Research Paper Volume 13, Issue 8 pp 11954—11968
Influence of atorvastatin on metabolic pattern of rats with pulmonary hypertension
- 1 Department of Geriatrics, The First Affiliated Hospital of Fujian Medical University, Fuzhou, China
- 2 Fujian Hypertension Research Institute, The First Affiliated Hospital of Fujian Medical University, Fuzhou, China
- 3 Fujian Medical University, Fuzhou, China
Received: November 21, 2020 Accepted: December 23, 2020 Published: April 22, 2021https://doi.org/10.18632/aging.202898
How to Cite
Copyright: © 2021 Luo et al. This is an open access article distributed under the terms of the Creative Commons Attribution License (CC BY 3.0), which permits unrestricted use, distribution, and reproduction in any medium, provided the original author and source are credited.
Background: Metabonomics has been widely used to analyze the initiation, progress, and development of diseases. However, application of metabonomics to explore the mechanism of pulmonary arterial hypertension (PAH) are poorly reported. This study aimed to investigate the influence of atorvastatin (Ato) on metabolic pattern of rats with pulmonary hypertension.

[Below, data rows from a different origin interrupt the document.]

// FPU_top_level
module FPU_top_level
(
 input 	       clk,
 input 	       nrst,
 input  [31:0] floating_point1,
 input  [31:0] floating_point2,
 input  [2:0]  frm,
 input  [6:0]  funct7,
 output [31:0] floating_point_out,
 output [4:0]  flags
 );
Size in the first run: about 110 flip-flops, ~110 I/O pins, about 0.034 sq mm of cells after synthesis.
Settings: LEC_CHECK=0, CAP_MARGIN=20, CORE_MARGIN=2, CORE_UTILIZATION=23, CTS_CLUSTER_DIAMETER=330, CTS_CLUSTER_SIZE=98, HOLD_SLACK_MARGIN=0.3, PLACE_DENSITY_LB_ADDON=0.3, SETUP_SLACK_MARGIN=-0.06, SLEW_MARGIN=0, TNS_END_PERCENT=15; clock period 10.0 ns.
run.sh (not shown) runs the stock make flow with config.mk's settings and CLKGATE_MAP_FILE=.
The first run ran to the end with no violations.
Edit:
==> flow/config.mk (replaced) <==
export PLATFORM = sky130hd
export DESIGN_NAME = FPU_top_level
export DESIGN_NICKNAME = FPU_top_level
export VERILOG_FILES = /design/flow/design.v
export SDC_FILE = /design/flow/constraint.sdc
export NUM_CORES = 4
export LEC_CHECK = 0
export CAP_MARGIN = 20
export CORE_MARGIN = 2
export CORE_UTILIZATION = 66
export SLEW_MARGIN = 20
==> flow/constraint.sdc (replaced) <==
create_clock -name core_clock -period 7.7 [get_ports {clk}]
set_input_delay 1.5400 -clock core_clock [delete_from_list [all_inputs] [get_ports {clk}]]
set_output_delay 1.5400 -clock core_clock [all_outputs]
set_load 0.01 [all_outputs]
The changed run produced a layout that fails on negative setup slack.
Design area goes up by a few percent.
Final cell count goes down by about a fifth.
Count of clock-buffer cells in the layout goes down by 4.
Die area goes down by well over a third.
Non-clock buffer count goes up by 308.
--- design/flow/design.v ---
module cordic_phase_shifter #(parameter DEPTH = 1, LOG2_PHASE_SCALE = 1)(
input clk,
input rst_n,
input signed [8:0] x_in,
input signed [8:0] y_in,
input signed [31:0] p,
output reg signed [8:0] x_out,
output reg signed [8:0] y_out,
output reg signed [31:0] phase_final
);
wire signed [31:0] atan_table [0:30];
   assign atan_table[0]  = 32'b00100000000000000000000000000000; 
   assign atan_table[1]  = 32'b00010010111001000000010100011101; 
   assign atan_table[2]  = 32'b00001001111110110011100001011011; 
   assign atan_table[3]  = 32'b00000101000100010001000111010100; 
   assign atan_table[4]  = 32'b00000010100010110000110101000011;
   assign atan_table[5]  = 32'b00000001010001011101011111100001;
   assign atan_table[6]  = 32'b00000000101000101111011000011110;
   assign atan_table[7]  = 32'b00000000010100010111110001010101;
   assign atan_table[8]  = 32'b00000000001010001011111001010011;
   assign atan_table[9]  = 32'b00000000000101000101111100101110;
   assign atan_table[10] = 32'b00000000000010100010111110011000;
   assign atan_table[11] = 32'b00000000000001010001011111001100;
   assign atan_table[12] = 32'b00000000000000101000101111100110;
   assign atan_table[13] = 32'b00000000000000010100010111110011;
   assign atan_table[14] = 32'b00000000000000001010001011111001;
   assign atan_table[15] = 32'b00000000000000000101000101111101;
   assign atan_table[16] = 32'b00000000000000000010100010111110;
   assign atan_table[17] = 32'b00000000000000000001010001011111;
   assign atan_table[18] = 32'b00000000000000000000101000101111;
   assign atan_table[19] = 32'b00000000000000000000010100011000;
   assign atan_table[20] = 32'b00000000000000000000001010001100;
   assign atan_table[21] = 32'b00000000000000000000000101000110;
   assign atan_table[22] = 32'b00000000000000000000000010100011;
   assign atan_table[23] = 32'b00000000000000000000000001010001;
   assign atan_table[24] = 32'b00000000000000000000000000101000;
   assign atan_table[25] = 32'b00000000000000000000000000010100;
   assign atan_table[26] = 32'b00000000000000000000000000001010;
   assign atan_table[27] = 32'b00000000000000000000000000000101;
   assign atan_table[28] = 32'b00000000000000000000000000000010;
   assign atan_table[29] = 32'b00000000000000000000000000000001;
   assign atan_table[30] = 32'b00000000000000000000000000000000;
reg signed [8:0] next_x_out, next_y_out;
reg signed [31:0] next_phase_final;
wire signed [31:0] atan_val;
always @(posedge clk) begin
    if (!rst_n) begin
        x_out <= x_in;
        y_out <= y_in;
        phase_final <= p;
    end 
    else begin
        x_out <= next_x_out;
        y_out <= next_y_out;
        phase_final <= next_phase_final;
    end
end
localparam [8:0] DEPTH_CASTED = DEPTH[8:0];
assign atan_val = atan_table[DEPTH_CASTED] >>> LOG2_PHASE_SCALE;
always @* begin
    next_x_out = x_in + (y_in >>> DEPTH_CASTED);
    next_y_out = y_in - (x_in >>> DEPTH_CASTED);
    next_phase_final = p + atan_val;
    if (p[31] == 1'b0) begin
        next_x_out = x_in - (y_in >>> DEPTH_CASTED);
        next_y_out = y_in + (x_in >>> DEPTH_CASTED);
        next_phase_final = p - atan_val;
    end
end
endmodule
--- design.v ---
module ALU (
    input [15:0] data1,
    input [15:0] data2,
    input [3:0] alu_op,  
    output reg [15:0] result
);
    always @(*) begin
        case (alu_op)
            4'b0000: result = data1 + data2;  
            4'b0001: result = data1 - data2;  
            4'b0010: result = data1 & data2;  
            4'b0011: result = data1 | data2;  
            4'b0100: result = data1 ^ data2;  
            4'b0101: result = ~data1;         
            4'b0110: result = data1 << data2[3:0];  
            4'b0111: result = data1 >> data2[3:0];  
            4'b1000: result = (data1 < data2) ? 16'b1 : 16'b0;  
            default: result = 16'b0;
        endcase
    end
endmodule
==> flow/design.v <==
`timescale 1ns/1ps
module array_mult_top (
    input             clk,
    input      [15:0] a,
    input      [15:0] b,
    output reg [31:0] p
);
    reg  [15:0] a_q, b_q;
    wire [31:0] prod;
    array_multiplier u_mult (
        .in_A(a_q),
        .in_B(b_q),
        .prod_out(prod)
    );
    always @(posedge clk) begin
        a_q <= a;
        b_q <= b;
        p   <= prod;
    end
endmodule

`timescale 1ns/1ps
module array_multiplier (
    input  [15:0] in_A,
    input  [15:0] in_B,
    output [31:0] prod_out
);
    wire [15:0] pp [15:0];   
    genvar i, j;
    generate
        for (i = 0; i < 16; i = i + 1) begin : GEN_PP_ROW
            for (j = 0; j < 16; j = j + 1) begin : GEN_PP_COL
                assign pp[i][j] = in_A[j] & in_B[i];
            end
        end
    endgenerate
    wire [31:0] row_sum [15:0];
    wire [31:0] row_carry [15:0];
    assign row_sum[0]   = {16'b0, pp[0]};
    assign row_carry[0] = 32'b0;
    genvar r;
    generate
        for (r = 1; r < 16; r = r + 1) begin : ADDER_ROWS
            wire [31:0] shifted_pp = { {16 - r{1'b0}}, pp[r], {r{1'b0}} };
            adder32 ADD_STAGE (
                .in_a(row_sum[r-1]),
                .in_b(shifted_pp),
                .cin(1'b0),
                .sum(row_sum[r]),
                .cout(row_carry[r])
            );
        end
    endgenerate
    assign prod_out = row_sum[15];
endmodule
==> job 6693 <==
==> flow/design.v <==
 `timescale 1ns / 1ps
module calc_logic(
   input clk,
   input rst,
   input [4:0] keycode,
   input newkey,
   output [15:0] Xdisplay,
   output LED_NEG_digit,
   output LED_OVW
   );
   localparam[4:0] KEY_CE = 5'b01100,
                   KEY_CA = 5'b00100,
                   KEY_MULTI = 5'b01001,
                   KEY_SUB = 5'b01010,
                   KEY_ADD = 5'b01011,
                   KEY_SQR = 5'b00001,
                   KEY_CH_SIGN = 5'b00010,
                   KEY_EQUALS = 5'b00011;
   reg signed [17:0] X, nextX, Y, nextY, ANS;
   reg [1:0] OP, nextOP;
   wire ADD = (OP == KEY_ADD [1:0]);
   wire SUB = (OP == KEY_SUB [1:0]);
   wire MULTI = (OP == KEY_MULTI [1:0]);        
   wire OP_T2 = (newkey && (keycode[4:2] == 3'b010) );
   wire CA = (newkey && (keycode == KEY_CA) );             
   wire CE = (newkey && (keycode == KEY_CE) );
   wire digit = (newkey && (keycode[4] == 1'b1) );
   wire EQUALS = (newkey && (keycode == KEY_EQUALS) );
   wire SQR = (newkey && (keycode == KEY_SQR) );
   wire CH_SIGN = (newkey && (keycode == KEY_CH_SIGN) );
   wire [6:0] CONTROL = {CE, CA, OP_T2, digit, EQUALS, SQR, CH_SIGN};  
   wire signed [17:0] ANS_ADD, ANS_MULTI, ANS_SUB, ANS_SQR, ANS_CH_SIGN;
   assign ANS_ADD = X+Y;
   assign ANS_SUB = Y-X;
   assign ANS_MULTI = X*Y;
   assign ANS_SQR = X*X;
   assign ANS_CH_SIGN = X*-1;  
   assign LED_OVW = X[16]; 
   assign Xdisplay = X[15:0];
   assign LED_NEG_digit = X[17];  
   always @ (ADD, MULTI, SUB, ANS_ADD, ANS_MULTI, ANS_SUB, X)
       case({ADD, SUB, MULTI})
           3'b100: ANS = ANS_ADD;
           3'b010: ANS = ANS_SUB;
           3'b001: ANS = ANS_MULTI;
           default: ANS = X;
       endcase   
   always @ (CONTROL, X, keycode, ANS, ANS_SQR, ANS_CH_SIGN)
       casez(CONTROL)
           7'b1000000: nextX = 18'b0;
           7'b?1?????: nextX = 18'b0;
           7'b0010000: nextX = 18'b0;
           7'b0001000: nextX = {X[12:0], keycode[3:0]};  
           7'b0000100: nextX = ANS;
           7'b0000010: nextX = ANS_SQR;
           7'b0000001: nextX = ANS_CH_SIGN;
           default: nextX = X;
       endcase
   always @ (posedge clk or posedge rst)
   begin
       if(rst) X <= 18'b0;
       else X <= nextX;
   end
   always @ (OP_T2, CA, Y, X)
       case({OP_T2, CA})
           2'b00: nextY = Y;
           2'b10: nextY = X;
           default: nextY = 18'b0;
       endcase
   always @ (posedge clk or posedge rst)
     begin
         if(rst) Y <= 18'b0;
         else Y <= nextY;
     end
   always @ (OP_T2, CA, keycode, OP)
       case({OP_T2, CA})
           2'b00: nextOP = OP;
           2'b10: nextOP = keycode[1:0];
           default: nextOP = 2'b0;
       endcase
   always @ (posedge clk or posedge rst)
     begin
         if(rst) OP <= 2'b0;
         else OP <= nextOP;
     end
   endmodule
==> flow/run.sh <==
#!/bin/bash
# the make line also repeats each setting of config.mk as NAME=value (left out here)
make -C /OpenROAD-flow-scripts/flow DESIGN_CONFIG=/design/flow/config.mk WORK_HOME=/design/flow/orfs CLKGATE_MAP_FILE= finish
==> flow/config.mk <==
export PLATFORM = sky130hd
export DESIGN_NAME = calc_logic
export DESIGN_NICKNAME = calc_logic
export VERILOG_FILES = /design/flow/design.v
export SDC_FILE = /design/flow/constraint.sdc
export NUM_CORES = 4
export LEC_CHECK = 0
export ABC_AREA = 1
export CAP_MARGIN = 0
export CELL_PAD_IN_SITES_DETAIL_PLACEMENT = 0
export CELL_PAD_IN_SITES_GLOBAL_PLACEMENT = 0
export CORE_ASPECT_RATIO = 1.61
export CORE_MARGIN = 2
export CORE_UTILIZATION = 53
export CTS_CLUSTER_SIZE = 24
export GPL_ROUTABILITY_DRIVEN = 0
export MIN_ROUTING_LAYER = met1
export PLACE_DENSITY = 0.66
export SLEW_MARGIN = 30
export TNS_END_PERCENT = 70
==> flow/constraint.sdc <==
create_clock -name core_clock -period 5.98 [get_ports {clk}]
set_input_delay 1.1960 -clock core_clock [delete_from_list [all_inputs] [get_ports {clk}]]
set_output_delay 1.1960 -clock core_clock [all_outputs]
set_load 0.01 [all_outputs]
==> job 3565 (differences from job 6693) <==
ABC_AREA = 0   (was 1)
CAP_MARGIN = 40   (was 0)
CELL_PAD_IN_SITES_GLOBAL_PLACEMENT = default   (was 0)
CORE_ASPECT_RATIO = 0.72   (was 1.61)
CORE_UTILIZATION = 72   (was 53)
CTS_CLUSTER_DIAMETER = 39   (was default)
CTS_CLUSTER_SIZE = 33   (was 24)
GPL_ROUTABILITY_DRIVEN = default   (was 0)
SETUP_SLACK_MARGIN = 0.89   (was default)
SLEW_MARGIN = 20   (was 30)
==> flow/constraint.sdc (replaced) <==
create_clock -name core_clock -period 5.84 [get_ports {clk}]
set_input_delay 1.1680 -clock core_clock [delete_from_list [all_inputs] [get_ports {clk}]]
set_output_delay 1.1680 -clock core_clock [all_outputs]
set_load 0.01 [all_outputs]
==> metrics.cfg <==
[status]
status=complete, no violations

[sta]
rsz0062_at_grt=no

[cells_and_area]
multiInputCombCellCount=1332

[logic_synthesis]
yosysCellCount=2015
avgSynthCellArea_um2=6.89

[global_routing]
use_met2_pct=58.0

[critical_path]
cp.required_ns=6.18
slowest_stage=dfrtp_1
cpPeakStageDelay_ns=0.87

[power_and_ir_drop]
swShare_pct=53.7

[detailed_routing]
wl_per_cell_um=17.6

[floorplanning]
core-area_um2=25900

-- figures above: job 6693

==> metrics.cfg <==
[cells_and_area]
multiInputCombCellCount=1062
n_all_buffers=145
num-fill-cells=993
inv_count=294
comb_area_um2=11000
sh_comb_area_pct=74.2

[status]
status=finished with violations
layout.failed_checks=negative setup slack

[critical_path]
crit_arrival_ns=6.03
cpPeakStageDelay_ns=0.58
cp.required_ns=6.02
slowest_stage=fa_1
ff2ff_path_depth=20

[sta]
setup_viol=1
worst_slack_ns=-0.0105
rsz0062_at_grt=yes

[logic_synthesis]
yosysCellCount=1466
avgSynthCellArea_um2=8.68
synth.distinct_cells=63

[detailed_routing]
wl_per_cell_um=24.1

[global_routing]
use_met2_pct=64.8

[power_and_ir_drop]
swShare_pct=47.9

-- figures above: job 3565


==> inputs of job 6135 <==
RTL: the design.v shown in full above, as it stands there.
clock: 5.98 ns
lec_check: 0
abc_area: 0
cap_margin: 20
cell_pad_in_sites_detail_placement: 0
core_aspect_ratio: 1.21
core_margin: 2
core_utilization: 70
cts_cluster_size: 33
min_routing_layer: met1
place_density: 0.66
setup_slack_margin: 0.89
slew_margin: 20
tns_end_percent: 70
run.sh (not shown) runs the stock make flow with config.mk's settings and CLKGATE_MAP_FILE=.
==> inputs of job 5789, as changes to job 6135 <==
==> flow/config.mk (replaced) <==
export PLATFORM = sky130hd
export DESIGN_NAME = calc_logic
export DESIGN_NICKNAME = calc_logic
export VERILOG_FILES = /design/flow/design.v
export SDC_FILE = /design/flow/constraint.sdc
export NUM_CORES = 4
export LEC_CHECK = 0
export CAP_MARGIN = 20
export CORE_MARGIN = 2
export CORE_UTILIZATION = 65
export SLEW_MARGIN = 20
==> flow/constraint.sdc (replaced) <==
create_clock -name core_clock -period 5.06 [get_ports {clk}]
set_input_delay 1.0120 -clock core_clock [delete_from_list [all_inputs] [get_ports {clk}]]
set_output_delay 1.0120 -clock core_clock [all_outputs]
set_load 0.01 [all_outputs]
==> inputs of job 9406, as changes to job 6135 <==
==> flow/config.mk (replaced) <==
export PLATFORM = sky130hd
export DESIGN_NAME = calc_logic
export DESIGN_NICKNAME = calc_logic
export VERILOG_FILES = /design/flow/design.v
export SDC_FILE = /design/flow/constraint.sdc
export NUM_CORES = 4
export LEC_CHECK = 0
export CAP_MARGIN = 20
export CORE_ASPECT_RATIO = 0.55
export CORE_MARGIN = 2
export CORE_UTILIZATION = 72
export SLEW_MARGIN = 20
==> flow/constraint.sdc (replaced) <==
create_clock -name core_clock -period 8.0 [get_ports {clk}]
set_input_delay 1.6000 -clock core_clock [delete_from_list [all_inputs] [get_ports {clk}]]
set_output_delay 1.6000 -clock core_clock [all_outputs]
set_load 0.01 [all_outputs]
==> inputs of job 3871, as changes to job 6135 <==
==> flow/config.mk (replaced) <==
export PLATFORM = sky130hd
export DESIGN_NAME = calc_logic
export DESIGN_NICKNAME = calc_logic
export VERILOG_FILES = /design/flow/design.v
export SDC_FILE = /design/flow/constraint.sdc
export NUM_CORES = 4
export LEC_CHECK = 0
export CAP_MARGIN = 20
export CORE_MARGIN = 2
export CORE_UTILIZATION = 69
export CTS_CLUSTER_DIAMETER = 216
export CTS_CLUSTER_SIZE = 99
export PLACE_DENSITY = 0.37
export SLEW_MARGIN = 20
==> flow/constraint.sdc (replaced) <==
create_clock -name core_clock -period 4.52 [get_ports {clk}]
set_input_delay 0.9040 -clock core_clock [delete_from_list [all_inputs] [get_ports {clk}]]
set_output_delay 0.9040 -clock core_clock [all_outputs]
set_load 0.01 [all_outputs]
==> notes <==
Job 9406 finished clean. Job 5789 ran to the end with violations: setup timing. Job 6135 produced a clean layout. Job 3871 ran to the end with violations: setup timing.
Of job 9406 and job 3871, job 3871 has the higher critical path depth (gap 2).
Wire length: job 9406 < job 6135 < job 5789 < job 3871.
Cell count, lowest first: job 9406, job 6135, job 3871, job 5789.
In synthesized cell count, job 6135 and job 9406 do not differ.

==> inputs of run Z <==
Starts from the design.v that is shown in full above.
export LEC_CHECK = 0
export CAP_MARGIN = 20
export CORE_MARGIN = 2
export CORE_UTILIZATION = 40
export CTS_CLUSTER_DIAMETER = 385
export CTS_CLUSTER_SIZE = 15
export SETUP_SLACK_MARGIN = -0.77
export SLEW_MARGIN = 20
create_clock -name core_clock -period 8.0 [get_ports {clk}]
==> inputs of run H, as changes to run Z <==
Settings changed: CORE_UTILIZATION 40 to 50, CTS_CLUSTER_SIZE 15 to 92, PLACE_DENSITY set to 0.35.
==> inputs of run F, as changes to run Z <==
Settings changed: ABC_AREA set to 1, CORE_UTILIZATION 40 to 72, CTS_CLUSTER_DIAMETER 385 to 216, CTS_CLUSTER_SIZE 15 to 99, PLACE_DENSITY_LB_ADDON set to 0.04, SETUP_SLACK_MARGIN -0.77 to not set.
==> flow/constraint.sdc (replaced) <==
create_clock -name core_clock -period 7.91 [get_ports {clk}]
set_input_delay 1.5820 -clock core_clock [delete_from_list [all_inputs] [get_ports {clk}]]
set_output_delay 1.5820 -clock core_clock [all_outputs]
set_load 0.01 [all_outputs]
==> comparison table <==
quantity	run F	run Z	run H
Share of the clock period used by the worst path after layout	81.5%	81.3%	82.7%
Tap Count	260	402	330
Post-detail-place hpwl	30600 um	26500 um	27500 um
Worst-margin pin slew	1.20 ns	1.06 ns	1.13 ns
Arrival time worst endpoint	6.62 ns	6.69 ns	6.79 ns
Internal reg-to-reg setup slack	1.47 ns	1.49 ns	1.38 ns
Combinational Area	0.0104 mm^2	0.0104 mm^2	0.0104 mm^2
Final standard cell area without fillers	0.0144 mm^2	0.0136 mm^2	0.0135 mm^2
Nonclk inv count	573	294	294
Outcome	finished clean	finished clean	finished clean
Total tool warning count	31	31	33
WL/cell	17.6 um	18.8 um	19.9 um
Via total after detailed routing	12.7k	9777	9692
Adder-cell area share of the yosys netlist	43.1%	47.0%	47.0%
Die height	143 um	182 um	164 um
Horizontal die dimension	143 um	182 um	164 um
Clock latency reported for the late side of the worst-skew pair	0.28 ns	0.30 ns	0.29 ns
Final-layout clock-cell area share	1.17%	1.43%	1.44%
Worst hold path startpoint	Y[0]	Y[17]	OP[0]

Methods: PAH animal model was established using monocrotaline (MCT). The mean pulmonary artery pressure (mPAP) and right ventricular hypertrophy index (RVHI) were measured. The microstructure of pulmonary arterioles was observed by HE staining. Nuclear magnetic resonance was used to detect and analyze the serum metabolites. The levels of glycogen synthase kinase-3β (GSK-3β), hexokinase 2 (HK-2), sterol regulatory element-binding protein 1c (SREBP-1c), and carnitine palmitoyltransferase I (CPT-1) in the lung tissues were measured.
Results: Ato significantly improved lung function by decreasing mPAP, RVHI, wall thickness, and wall area. Differences in metabolic patterns were observed among normal, PAH, and Ato group. The levels of GSK-3β and SREBP-1c were decreased, but HK-2 and CPT-1 were increased in the group PAH. Ato treatment markedly reversed the influence of MCT.
Conclusion: Ato significantly improved the pulmonary vascular remodeling and pulmonary hypertension of PAH rats due to its inhibition on Warburg effect and fatty acid β oxidation.